Quick check: capture a “field replay bundle”: retimer config snapshot + cable ID/length + temperature + rail ripple state + error counter window (duration X_OBS_WINDOW), then replay with loopback segmentation.

Fix: use near-end and far-end loopback points to isolate which segment fails; then reproduce with the same stress factors and only one variable change per run (BW, cable, ref, rails).

Pass criteria: replay reproduces the field symptom at ≥ X_REPRO_PCT (or explains root cause with ≥ X_EXPLAIN_PCT correlation to a stress variable).

Periodic errors (spur-like) — check reference spur or supply coupling first?

Likely cause: periodic modulation enters the CDR via (1) reference spur path, or (2) rail ripple / switching harmonics coupling into VCO/PD and creating deterministic timing error.
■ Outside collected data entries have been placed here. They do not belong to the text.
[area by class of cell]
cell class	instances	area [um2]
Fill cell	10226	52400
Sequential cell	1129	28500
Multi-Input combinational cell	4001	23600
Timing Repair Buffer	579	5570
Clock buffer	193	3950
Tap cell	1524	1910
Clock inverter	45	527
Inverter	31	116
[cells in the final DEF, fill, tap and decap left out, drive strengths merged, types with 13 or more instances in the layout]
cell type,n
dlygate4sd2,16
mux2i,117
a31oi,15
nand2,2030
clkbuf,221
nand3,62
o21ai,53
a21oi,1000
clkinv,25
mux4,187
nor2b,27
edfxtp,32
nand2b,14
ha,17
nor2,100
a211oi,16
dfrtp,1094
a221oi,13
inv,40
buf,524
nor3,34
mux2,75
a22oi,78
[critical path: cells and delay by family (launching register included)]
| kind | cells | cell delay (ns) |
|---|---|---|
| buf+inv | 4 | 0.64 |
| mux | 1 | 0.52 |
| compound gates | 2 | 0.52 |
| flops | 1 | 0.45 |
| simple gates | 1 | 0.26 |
==> config.mk <==
export PLATFORM = sky130hd
export DESIGN_NAME = sw_slot_slave
export DESIGN_NICKNAME = d
export VERILOG_FILES = /design/src/rtl/sw_slot_pkg.sv /design/src/rtl/sw_sync.sv /design/src/rtl/sw_tick_timer.sv /design/src/rtl/sw_speed_sel.sv /design/src/rtl/sw_slot_slave.sv
export SDC_FILE = /design/constraint.sdc
export NUM_CORES = 1
export LEC_CHECK = 0
export BUFFER_PORTS_ARGS = -buffer_cell sky130_fd_sc_hd__buf_4
export CORE_MARGIN = 2
export CORE_UTILIZATION = 60
export DETAILED_ROUTE_END_ITERATION = 8
export HOLD_SLACK_MARGIN = 0.06
export PLACE_DENSITY = 0.74
export REMOVE_ABC_BUFFERS = 1
export SLEW_MARGIN = 20
export SYNTH_ARGS = -nofsm -noshare
export SYNTH_HDL_FRONTEND = slang
export SYNTH_HIERARCHICAL = 1
export SYNTH_SLANG_ARGS = --single-unit
==> constraint.sdc <==
create_clock -name clk -period 2.7 [get_ports clk]
set_input_delay 0.27 -clock clk [delete_from_list [all_inputs] [get_ports clk]]
set_output_delay 0.27 -clock clk [all_outputs]
set_load 0.05 [all_outputs]
==> src/rtl/sw_slot_pkg.sv <==
package sw_slot_pkg;

   typedef enum logic [2:0] {
      ST_IDLE,
      ST_SLOT,
      ST_RELEASE,
      ST_RST_HOLD,
      ST_PRES_GAP,
      ST_PRES_LOW
   } slot_state_e;

endpackage

==> src/rtl/sw_sync.sv <==
module sw_sync #(
   parameter int   STAGES  = 2,
   parameter logic RST_VAL = 1'b1
) (
   input  logic clk,
   input  logic rst_n,
   input  logic d,
   output logic q
);

   generate
      if (STAGES < 2) begin : g_bad_stages
         $error("sw_sync needs at least two stages");
      end
   endgenerate

   logic [STAGES-1:0] chain;

   generate
      for (genvar i = 0; i < STAGES; i++) begin : g_stage
         always_ff @(posedge clk or negedge rst_n) begin
            if (!rst_n)      chain[i] <= RST_VAL;
            else if (i == 0) chain[i] <= d;
            else             chain[i] <= chain[(i == 0) ? 0 : i-1];
         end
      end
   endgenerate

   assign q = chain[STAGES-1];

endmodule

==> src/rtl/sw_tick_timer.sv <==
module sw_tick_timer #(
   parameter int DIV = 125,
   parameter int CW  = 10
) (
   input  logic          clk,
   input  logic          rst_n,
   input  logic          clr,
   output logic [CW-1:0] cnt
);

   logic tick;

   generate
      if (DIV < 1) begin : g_bad_div
         $error("sw_tick_timer divider must be at least 1");
      end

      if (DIV == 1) begin : g_no_pre
         assign tick = 1'b1;
      end else begin : g_pre
         localparam int PW = $clog2(DIV);
         logic [PW-1:0] pre;
         assign tick = (pre == PW'(DIV-1));
         always_ff @(posedge clk or negedge rst_n) begin
            if (!rst_n)     pre <= '0;
            else if (clr)   pre <= '0;
            else if (tick)  pre <= '0;
            else            pre <= pre + 1'b1;
         end
         a_r6_pre_range: assert property (@(posedge clk) disable iff (!rst_n)
            pre <= PW'(DIV-1));
      end
   endgenerate

   always_ff @(posedge clk or negedge rst_n) begin
      if (!rst_n)                 cnt <= '0;
      else if (clr)               cnt <= '0;
      else if (tick && !(&cnt))   cnt <= cnt + 1'b1;
   end

   // elapsed time never runs backwards unless restarted
   a_r6_count_monotonic: assert property (@(posedge clk) disable iff (!rst_n)
      !clr |=> (cnt >= $past(cnt)));

endmodule

==> src/rtl/sw_speed_sel.sv <==
module sw_speed_sel #(
   parameter int CW            = 10,
   parameter int STD_SAMPLE    = 30,
   parameter int STD_PRES_WAIT = 30,
   parameter int STD_PRES_LOW  = 120,
   parameter int STD_RESET     = 480,
   parameter int OD_SAMPLE     = 3,
   parameter int OD_PRES_WAIT  = 3,
   parameter int OD_PRES_LOW   = 12,
   parameter int OD_RESET      = 48
) (
   input  logic          fast,
   output logic [CW-1:0] t_sample,
   output logic [CW-1:0] t_gap,
   output logic [CW-1:0] t_pres,
   output logic [CW-1:0] t_reset
);

   always_comb begin
      if (fast) begin
         t_sample = CW'(OD_SAMPLE);
         t_gap    = CW'(OD_PRES_WAIT);
         t_pres   = CW'(OD_PRES_LOW);
         t_reset  = CW'(OD_RESET);
      end else begin
         t_sample = CW'(STD_SAMPLE);
         t_gap    = CW'(STD_PRES_WAIT);
         t_pres   = CW'(STD_PRES_LOW);
         t_reset  = CW'(STD_RESET);
      end
   end

endmodule

==> src/rtl/sw_slot_slave.sv <==
module sw_slot_slave
   import sw_slot_pkg::*;
#(
   parameter int TICK_DIV      = 125,
   parameter int SYNC_STAGES   = 2,
   parameter int STD_SAMPLE    = 30,
   parameter int STD_PRES_WAIT = 30,
   parameter int STD_PRES_LOW  = 120,
   parameter int STD_RESET     = 480,
   parameter int OD_SAMPLE     = 3,
   parameter int OD_PRES_WAIT  = 3,
   parameter int OD_PRES_LOW   = 12,
   parameter int OD_RESET      = 48
) (
   input  logic clk,
   input  logic rst_n,
   input  logic bus_in,
   input  logic overdrive,
   input  logic tx_req,
   input  logic tx_bit,
   output logic pd_n,
   output logic rx_valid,
   output logic rx_bit,
   output logic reset_seen
);

   localparam int CW = $clog2(STD_RESET + 1) + 1;

   generate
      if (STD_SAMPLE < 1 || STD_SAMPLE >= STD_RESET || STD_PRES_LOW >= STD_RESET ||
          OD_SAMPLE < 1 || OD_SAMPLE >= OD_RESET || OD_PRES_LOW >= OD_RESET ||
          OD_RESET > STD_RESET || STD_PRES_WAIT > STD_RESET || OD_PRES_WAIT > STD_RESET) begin : g_bad_timing
         $error("sw_slot_slave timing set is inconsistent");
      end
   endgenerate

   logic          line_s, line_q;
   logic          fall;
   logic [CW-1:0] slot_cnt, low_cnt;
   logic [CW-1:0] t_sample, t_gap, t_pres, t_reset;
   logic          slot_clr;
   slot_state_e   st_q, st_d;
   logic          rd_q, bit_q, take_tx;
   logic          rxv_d, rst_d;

   sw_sync #(.STAGES(SYNC_STAGES), .RST_VAL(1'b1)) u_sync (
      .clk(clk), .rst_n(rst_n), .d(bus_in), .q(line_s));

   sw_speed_sel #(
      .CW(CW),
      .STD_SAMPLE(STD_SAMPLE), .STD_PRES_WAIT(STD_PRES_WAIT),
      .STD_PRES_LOW(STD_PRES_LOW), .STD_RESET(STD_RESET),
      .OD_SAMPLE(OD_SAMPLE), .OD_PRES_WAIT(OD_PRES_WAIT),
      .OD_PRES_LOW(OD_PRES_LOW), .OD_RESET(OD_RESET)
   ) u_speed (
      .fast(overdrive), .t_sample(t_sample), .t_gap(t_gap),
      .t_pres(t_pres), .t_reset(t_reset));

   // phase timer: restarted on every state change
   sw_tick_timer #(.DIV(TICK_DIV), .CW(CW)) u_slot_tmr (
      .clk(clk), .rst_n(rst_n), .clr(slot_clr), .cnt(slot_cnt));

   // low-run timer: restarted whenever the line is seen high
   sw_tick_timer #(.DIV(TICK_DIV), .CW(CW)) u_low_tmr (
      .clk(clk), .rst_n(rst_n), .clr(line_s), .cnt(low_cnt));

   always_ff @(posedge clk or negedge rst_n) begin
      if (!rst_n) line_q <= 1'b1;
      else        line_q <= line_s;
   end

   assign fall = line_q && !line_s;

   always_comb begin
      st_d    = st_q;
      take_tx = 1'b0;
      rxv_d   = 1'b0;
      rst_d   = 1'b0;
      if (st_q != ST_RST_HOLD && low_cnt >= t_reset) begin
         st_d = ST_RST_HOLD;
      end else begin
         unique case (st_q)
            ST_IDLE: if (fall) begin
               st_d    = ST_SLOT;
               take_tx = 1'b1;
            end
            ST_SLOT: if (slot_cnt >= t_sample) begin
               st_d  = ST_RELEASE;
               rxv_d = 1'b1;
            end
            ST_RELEASE:  if (line_s) st_d = ST_IDLE;
            ST_RST_HOLD: if (line_s) begin
               st_d  = ST_PRES_GAP;
               rst_d = 1'b1;
            end
            ST_PRES_GAP: if (slot_cnt >= t_gap)  st_d = ST_PRES_LOW;
            ST_PRES_LOW: if (slot_cnt >= t_pres) st_d = ST_RELEASE;
            default:     st_d = ST_IDLE;
         endcase
      end
   end

   assign slot_clr = (st_d != st_q);

   always_ff @(posedge clk or negedge rst_n) begin
      if (!rst_n) begin
         st_q       <= ST_IDLE;
         rd_q       <= 1'b0;
         bit_q      <= 1'b1;
         rx_valid   <= 1'b0;
         rx_bit     <= 1'b0;
         reset_seen <= 1'b0;
      end else begin
         st_q       <= st_d;
         rx_valid   <= rxv_d;
         reset_seen <= rst_d;
         if (take_tx) begin
            rd_q  <= tx_req;
            bit_q <= tx_bit;
         end
         if (rxv_d) rx_bit <= line_s;
      end
   end

   assign pd_n = !((st_q == ST_PRES_LOW) || (st_q == ST_SLOT && rd_q && !bit_q));

   // the bit strobe lasts a single cycle
   a_r2_single_strobe: assert property (@(posedge clk) disable iff (!rst_n)
      rx_valid |=> !rx_valid);

   // the pull is already gone when the bit is reported
   a_r3_release_at_sample: assert property (@(posedge clk) disable iff (!rst_n)
      rx_valid |-> pd_n);

   // the reset event lasts a single cycle
   a_r5_single_event: assert property (@(posedge clk) disable iff (!rst_n)
      reset_seen |=> !reset_seen);

   // the line stays released while the presence wait starts
   a_r6_gap_released: assert property (@(posedge clk) disable iff (!rst_n)
      reset_seen |-> pd_n);

   // a reported bit is never followed at once by a fresh slot pull
   a_r9_no_back_to_back: assert property (@(posedge clk) disable iff (!rst_n)
      rx_valid |=> pd_n);

endmodule

==> reports/results.ini, run 1 <==
[status]
status=completed

[timing]
fin_skew_ns=0.0101
fin_hold_ws_ns=0.212
drv_slew=0
fin_crit_sh_pct=94.4
slew_headroom_pct=53.2
setup_viol_count_final=0
period_needed_ns=2.55
fmax_mhz=392
setup_ws_ns=0.151
rsz0062_at_grt=false
tightest_slew_ns=0.693
hold_violations=0

[global_routing]
globalRouteOverflowTotal=0
grt_pass1_wl_um=11400
antenna_found_initial=0
grt_max_degree=46
gr-usage-all-layers_pct=21.5
grt_pass1_vias=2616

[pwr]
pwr-share-comb_pct=24.2
leakage_nw=1.85
power.switching_uw=524
intPower_mw=1.10
p_clk_share_pct=26.3
p_per_area_nw_per_um2=422
p_seq_share_pct=49.6
total_power_mw=1.62
ir_drop_v=0.000351
swShare_pct=32.3

[die]
die_x_um=82.5
num_rows=28
die_y_um=82.5
core_area_um2=5960
die-area_um2=6810
ios=10
initial_utilization_pct=62.1

[setup_path]
worst_path_largest_cell_delay_ns=0.39
path_cells=inv_1 -> ha_1 -> nand2b_1 -> a211oi_1 -> nor3_1 -> nor3_2 -> o21ai_0 -> nand3b_1 -> buf_4 -> nor4_1 -> o21bai_1
critPathRequiredTime_ns=2.92
crit_type=flip-flop to flip-flop
end_kind=flip-flop
crit_fanout=11
arrival_ns=2.77
slowest_stage=dfrtp_1
cp-start-kind=flip-flop

[synthesis]
syn_inst=409
yosysSeqAreaShare_pct=30.6
synth_flop_cell=dfrtp_1
yosys.cell_types.count=56
async_flop_share_pct=100
yosys_warnings=6
synth.area.top_cells=dfrtp_1, ha_1, buf_4
synth-seq-cells=45
synth_edf_count=0
syn_avg_cell_area_um2=9.05
yosysTopAreaCell=dfrtp_1
synth_top_area_share_pct=27.7
syn_area_um2=3700

[cells_and_area]
final_cells=496
final_area_um2=3850
area_delta_synth_final_pct=3.99
nNetsFinal=472
final_common_cell=inv_1
diodes=0
regArea_um2=1130
mostFrequentLayoutCells=inv_1, ha_1, dfrtp_1
multi_input_area_um2=2120
fillers=508
drive_above_1_share_pct=15.2

[clock_tree]
cts_root_buffer=clkbuf_8
cts_max_path_buffers=2
cts.clk_slew.worst_paths_ns=0.09
cts_tree=yes
cts_buffers=5
clk_latency_ns=0.30
htreeDepth=2
cts_sinks=45

[place]
numPortBuffers=9
gp_congestion=0.777
dpl.cell_count=485
dp_slack_ns=-0.111
placed_area_um2=3730
dp_hpwl_um=5070

[route]
ant_nets=0
vias=2726
drt_iter0_markers=144
first_pass_iters=5
routed_wl_um=6680
viasPerCell=5.50
wl_per_cell_um=13.5
drc=0

[hold_path]
hold_path.class=primary input to flip-flop

[run]
max-cap-violations=0

## area by class of cell
cell class	count	area share, %
flip-flops and latches	45	29.4
multi-input cells	288	55.2
clock inverters	3	0.553
well taps	75	2.44
repair buffers	28	5.59
clock buffers	5	1.79
inverters	52	5.07
## final timing paths
path                                    from                 to  slack [ns]  cells after the start
min                                   tx_bit              bit_q        0.21                      2
max reg2reg                u_slot_tmr/cnt[0]  u_slot_tmr/cnt[0]        0.15                     11
max                        u_slot_tmr/cnt[0]  u_slot_tmr/cnt[0]        0.15                     11
max in group asynchronous              rst_n  u_slot_tmr/cnt[4]        1.79                      2
min reg2reg                  u_sync/chain[0]           u_sync/q        0.36                      0
min in group asynchronous              rst_n         reset_seen        0.50                      2
## worst max-delay path: cells and delay by family (launching register included)
family / cells / cell delay (ns)
AO/OA/AOI/OAI: 3 / 0.59
adder cells (fa/ha/maj): 1 / 0.25
buffers and inverters: 2 / 0.32
flip-flops: 1 / 0.39
AND/OR/NAND/NOR: 5 / 0.93
## flip-flops by register name (all words and copies together), names as in the netlist
signal	count
rx_valid	1
bit_q	1
reset_seen	1
u_low_tmr/g_pre.pre	7
u_sync/chain	1
line_q	1
u_sync/q	1
u_slot_tmr/cnt	10
rx_bit	1
u_low_tmr/cnt	10
rd_q	1
u_slot_tmr/g_pre.pre	7
st_q	3
## synth_stat cells, types with 7 or more instances
cell type,count
inv_1,52
ha_1,46
dfrtp_1,41
buf_4,39
nor2_1,23
a21oi_1,21
nor3_1,16
nand2b_1,15
nand2_1,13
nand3_1,12
o21ai_0,11
nor2b_1,9
xnor2_1,8
nand4_1,7
## cell families after synthesis
kind of cell             Yosys count  share of synthesized area [%]
XOR/XNOR                          12                           2.84
flip-flops                        45                           30.6
multiplexers                       9                           2.67
adder cells (fa/ha/maj)           46                           15.6
AO/OA/AOI/OAI                     63                           11.5
AND/OR/NAND/NOR                  134                           22.4
other                              2                          0.203
buffers and inverters             98                           14.3
## per-stage QoR
step,setup TNS [ns],util [%]
final,0,64.6
after global routing,0,64.6
after CTS,0,64.3
after detailed placement,-0.889,62.6
after global placement,-0.189,62.6
after floorplan,0,-
## power groups by stage
stage          sequential [mW]  clock [mW]  combinational, mW
2_1_floorplan            0.805           0              0.268
3_3_place_gp             0.816           0              0.366
3_5_place_dp             0.819           0              0.377
4_1_cts                  0.805       0.446              0.382
5_1_grt                  0.818       0.474              0.447
6_report                 0.805       0.427              0.392
## what timing repair did
item | 4_1_cts | 5_1_grt
setup endpoints to repair | 0 | 16
buffers inserted | 0 | 1
hold buffers | 1 | 1
endpoints found under the hold margin | 41 | 1
gates resized for setup | 0 | 0
## per-layer routing
layer  wire [µm]  global-route usage (%)  part of all wire [%]
met1        3160                    27.1                    47
met2        3320                    38.2                    50
met3         188                    3.91                   2.8
met4           8                    4.75                  0.12
met5           0                       0                     0
Note: power is estimated with default switching activity, not from simulation.
==> inputs of run 2 (changes only) <==
- CELL_PAD_IN_SITES_DETAIL_PLACEMENT: unset -> 2
- CELL_PAD_IN_SITES_GLOBAL_PLACEMENT: unset -> 2
- CORE_UTILIZATION: 60 -> 35
- HOLD_SLACK_MARGIN: 0.06 -> unset
- PLACE_DENSITY: 0.74 -> 0.68
==> reports/results.ini, run 2 (same netlist as run 1, synthesis figures left out) <==
[status]
status=complete, but fails checks
failed_checks=negative hold slack

[timing]
setup_ws_ns=0.108  ; -0.0425 ns
setup_viol_count_final=0  ; unchanged
fin_crit_sh_pct=96.0  ; +1.6 points
fmax_mhz=386  ; -1.6%
tns_ns=0  ; unchanged
slew_headroom_pct=45.4  ; -7.8 points
fin_hold_ws_ns=-0.0203  ; -0.232 ns
drv_slew=0  ; unchanged
period_needed_ns=2.59  ; +0.0425 ns
fin_skew_ns=0.00538  ; -0.00469 ns
hold_violations=13  ; +13
tightest_slew_ns=0.808  ; +0.116 ns

[clock_tree]
cts.clk_slew.worst_paths_ns=0.08  ; about the same
clk_latency_ns=0.29  ; about the same
cts_root_buffer=clkbuf_8
cts_buffers=5  ; unchanged
cts_tree=yes
holdBufCountCts=0  ; -1
htreeDepth=2  ; unchanged
cts_sinks=45  ; unchanged
cts_max_path_buffers=2  ; unchanged

[route]
drc=0  ; unchanged
routed_wl_um=8980  ; +35%
viasPerCell=5.04  ; -8.2%
wl_per_cell_um=16.0  ; +19%
drt_iter0_markers=60  ; -58%
ant_nets=0  ; unchanged
vias=2834  ; +4.0%
first_pass_iters=4  ; -1

[setup_path]
slowest_stage=dfrtp_2
crit_type=flip-flop to flip-flop
arrival_ns=2.77  ; about the same
cp_common_cell=buf_4
cp-start-kind=flip-flop
path_cells=buf_4 -> ha_1 -> nand4_1 -> nor3b_1 -> nor3_2 -> o21ai_0 -> nand3b_1 -> buf_6 -> buf_4 -> nor2_1 -> mux2_2
end_kind=flip-flop
worst_path_largest_cell_delay_ns=0.43  ; +0.04 ns
crit_fanout=6  ; -5
critPathRequiredTime_ns=2.88  ; -0.04 ns

[place]
dp_hpwl_um=6880  ; +36%
placed_area_um2=3810  ; +2.2%
gp_congestion=0.722  ; -7.1%
dp_slack_ns=-0.0900  ; +0.0210 ns
dpl.cell_count=547  ; +13%
numPortBuffers=9  ; unchanged

[global_routing]
grt_pass1_vias=3124  ; +19%
globalRouteMet3Util_pct=2.25  ; -1.7 points
globalRouteOverflowTotal=0  ; unchanged
gr-max-usage-layer=met2
gr-usage-all-layers_pct=16.7  ; -4.8 points
grt_max_degree=46  ; unchanged
antenna_found_initial=0  ; unchanged
use_met1_pct=19.2  ; -7.9 points
grt_pass1_wl_um=15400  ; +35%
grt.met2_usage_pct=33.3  ; -4.9 points

[pwr]
ir_drop_v=0.000253  ; -28%
pwr-share-comb_pct=24.7  ; +0.5 points
p_per_area_nw_per_um2=428  ; +1.5%
intPower_mw=1.20  ; +8.7%
swShare_pct=31.4  ; -0.91 points
p_clk_share_pct=28.8  ; +2.5 points
p_seq_share_pct=46.6  ; -3.0 points
leakage_nw=1.89  ; +2.2%
power.switching_uw=547  ; +4.3%

[cells_and_area]
drive_above_1_share_pct=20.2  ; +5.0 points
mostFrequentLayoutCells=inv_1, ha_1, dfrtp_1
multi_input_area_um2=2200  ; +3.8%
final_cells=562  ; +13%
nNetsFinal=478  ; +1.3%
diodes=0  ; unchanged
final_area_um2=4070  ; +5.7%
final_common_cell=inv_1
reg.largest.list=u_low_tmr/cnt: 10 flops, u_slot_tmr/cnt: 10 flops
area_delta_synth_final_pct=9.94
fillers=1164  ; +130%
regArea_um2=1140  ; +0.66%

[die]
die_x_um=107  ; +29%
die_y_um=107  ; +29%
num_rows=37  ; +32%
ios=10  ; unchanged
die-area_um2=11400  ; +68%
core_area_um2=10300  ; +73%
initial_utilization_pct=36.0  ; -26 points

[hold_path]
hold_path.class=primary input to asynchronous set/reset pin

[run]
max-cap-violations=0  ; unchanged

[run 2: repair_timing]
| action | 4_1_cts | 5_1_grt |
|---|---|---|
| setup buffers | 0 | 7 |
| resized for setup | 0 | 21 |
| hold endpoints to repair | 0 | 0 |
| endpoints found under the setup margin | 0 | 16 |
[run 2: layer usage]
layer  up-vias  routed length (µm)
met2        10                5100
met5         -                   0
li1       1390                   -
met4         0                  39
met3         4                  93
met1      1430                3750
[run 2: layout make-up]
cell class / count / area share, %
Tap cell: 136 / 4.18
Sequential cell: 45 / 28.0
Multi-Input combinational cell: 288 / 54.2
Timing Repair Buffer: 34 / 6.30
Clock inverter: 2 / 0.861
Clock buffer: 5 / 1.69
Inverter: 52 / 4.80
[run 2: worst paths after layout]
path                                      to  slack [ns]               from  cells past startpoint
min                         u_low_tmr/cnt[3]       -0.02              rst_n                      1
max reg2reg                u_slot_tmr/cnt[5]        0.11  u_slot_tmr/cnt[9]                     11
min in group clk             u_sync/chain[0]        0.08             bus_in                      1
max                        u_slot_tmr/cnt[5]        0.11  u_slot_tmr/cnt[9]                     11
max in group asynchronous  u_slot_tmr/cnt[7]        2.25              rst_n                      1
min reg2reg                         u_sync/q        0.36    u_sync/chain[0]                      0
[run 2: critical path: cells and delay by family, from the launching register on]
kind | cells | cell delay (ns)
AND/OR/NAND/NOR | 5 | 0.81
flip-flops | 1 | 0.43
AO/OA/AOI/OAI | 1 | 0.23
buffers and inverters | 3 | 0.43
adder cells (fa/ha/maj) | 1 | 0.32
multiplexers | 1 | 0.25
[run 2: power groups by stage]
stage	logic [mW]	clock network, mW	registers [mW]
after floorplan	0.268	0	0.805
after global placement	0.388	0	0.820
after detailed placement	0.411	0	0.823
after CTS	0.412	0.531	0.811
after global routing	0.488	0.544	0.824
final	0.430	0.501	0.811
[run 2: through the flow]
step	power, mW	utilization (%)
floorplan	1.07	-
global placement	1.21	37.1
detailed placement	1.23	37.1
CTS	1.75	38.1
global route	1.86	39.6
finish	1.74	39.6
## config.mk

```make
export PLATFORM = sky130hd
export DESIGN_NAME = xlate_buf
export DESIGN_NICKNAME = d
export VERILOG_FILES = /design/src/rtl/xlate_pkg.sv /design/src/rtl/xlate_ctrl.sv /design/src/rtl/xlate_store.sv /design/src/rtl/xlate_buf.sv
export SDC_FILE = /design/constraint.sdc
export NUM_CORES = 1
export LEC_CHECK = 0
export BUFFER_PORTS_ARGS = -buffer_cell sky130_fd_sc_hd__buf_2
export CAP_MARGIN = 15
export CORE_ASPECT_RATIO = 0.5
export CORE_MARGIN = 2
export CORE_UTILIZATION = 55
export DETAILED_ROUTE_END_ITERATION = 10
export GPL_ROUTABILITY_DRIVEN = 0
export MAX_ROUTING_LAYER = met4
export PLACE_DENSITY = 0.79
export SLEW_MARGIN = 20
export SYNTH_ARGS = -nofsm -noshare
export SYNTH_HDL_FRONTEND = slang
export SYNTH_SLANG_ARGS = --single-unit
```

## constraint.sdc

```tcl
create_clock -name clk -period 12.05 [get_ports clk]
set_clock_uncertainty 0.1 [all_clocks]
set_input_delay 2.41 -clock clk [delete_from_list [all_inputs] [get_ports clk]]
set_output_delay 2.41 -clock clk [all_outputs]
set_load 0.05 [all_outputs]
```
Quick check: change only the reference condition (alternate ref source or ref routing) and observe whether the error periodicity shifts; if unchanged but tracks load/VRM state, prioritize rail coupling.

Fix: reference path: isolate/clean ref distribution and reduce spur injection; rail path: reduce ripple in the relevant band and improve local decoupling/return continuity near sensitive pins.

Pass criteria: periodic burst rate ≤ X_BURSTS_PER_WINDOW, and Point C BER ≤ X_BER across X_OBS_WINDOW.

“Downspeed fixes it” — when is a retimer required instead of adding more EQ?

Likely cause: downspeed increases margin; if failures are dominated by tracking/clean-up limits (ppm/thermal/rail coupling), linear EQ alone cannot restore stability at the target rate.

Quick check: at target rate, run a BW/peaking sweep and compare C results; if no configuration meets BER/lock targets across stress while downspeed does, the limitation is beyond linear equalization.

Fix: require re-timing (retimer) when the target rate must be maintained and stability requires breaking jitter transfer; place the retimer to segment the channel and validate with A/B/C correlation.

Pass criteria: at target rate, Point C BER ≤ X_BER, lock time ≤ X_LOCK_MS, relock ≤ X_RELOCK_PER_HR across the qualified stress set.